### src/rtl/gmp_regs.sv
module gmp_regs
   import gmp_pkg::*;
#(
   parameter int PINS = 8
) (
   input  logic            clk,
   input  logic            rst_n,
   input  logic            wr_en,
   input  acc_kind_e       kind,
   input  logic [PINS-1:0] mask,
   input  logic [PINS-1:0] wdata,
   output logic [PINS-1:0] dir_q,
   output logic [PINS-1:0] dout_q
);
   logic wr_data, wr_dir;
   assign wr_data = wr_en && (kind == ACC_DATA);
   assign wr_dir  = wr_en && (kind == ACC_DIR);

   always_ff @(posedge clk or negedge rst_n) begin
      if (!rst_n)      dir_q <= '0;
      else if (wr_dir) dir_q <= wdata;
   end

   generate
      for (genvar i = 0; i < PINS; i++) begin : g_bit
         always_ff @(posedge clk or negedge rst_n) begin
            if (!rst_n)                  dout_q[i] <= 1'b0;
            else if (wr_data && mask[i]) dout_q[i] <= wdata[i];
         end
      end
   endgenerate

   // unselected pins hold their value across a data write
   a_r2_unmasked_hold: assert property (@(posedge clk) disable iff (!rst_n)
      wr_data |=> ((dout_q ^ $past(dout_q)) & ~$past(mask)) == '0);
   // selected pins take the written value
   a_r2_masked_take: assert property (@(posedge clk) disable iff (!rst_n)
      wr_data |=> ((dout_q ^ $past(wdata)) & $past(mask)) == '0);
   // direction only moves on a direction write
   a_r5_dir_hold: assert property (@(posedge clk) disable iff (!rst_n)
      !wr_dir |=> $stable(dir_q));
   // writes to unmapped offsets touch nothing
   a_r7_no_write: assert property (@(posedge clk) disable iff (!rst_n)
      (wr_en && kind == ACC_NONE) |=> ($stable(dir_q) && $stable(dout_q)));
endmodule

========================

- Aim of the task
Above are the records; from them, give again exactly the lines from the one containing "logic wr_data, wr_dir;" through the one containing "a direction write", both included.

- Expected answer
   logic wr_data, wr_dir;
   assign wr_data = wr_en && (kind == ACC_DATA);
   assign wr_dir  = wr_en && (kind == ACC_DIR);

   always_ff @(posedge clk or negedge rst_n) begin
      if (!rst_n)      dir_q <= '0;
      else if (wr_dir) dir_q <= wdata;
   end

   generate
      for (genvar i = 0; i < PINS; i++) begin : g_bit
         always_ff @(posedge clk or negedge rst_n) begin
            if (!rst_n)                  dout_q[i] <= 1'b0;
            else if (wr_data && mask[i]) dout_q[i] <= wdata[i];
         end
      end
   endgenerate

   // unselected pins hold their value across a data write
   a_r2_unmasked_hold: assert property (@(posedge clk) disable iff (!rst_n)
      wr_data |=> ((dout_q ^ $past(dout_q)) & ~$past(mask)) == '0);
   // selected pins take the written value
   a_r2_masked_take: assert property (@(posedge clk) disable iff (!rst_n)
      wr_data |=> ((dout_q ^ $past(wdata)) & $past(mask)) == '0);
   // direction only moves on a direction write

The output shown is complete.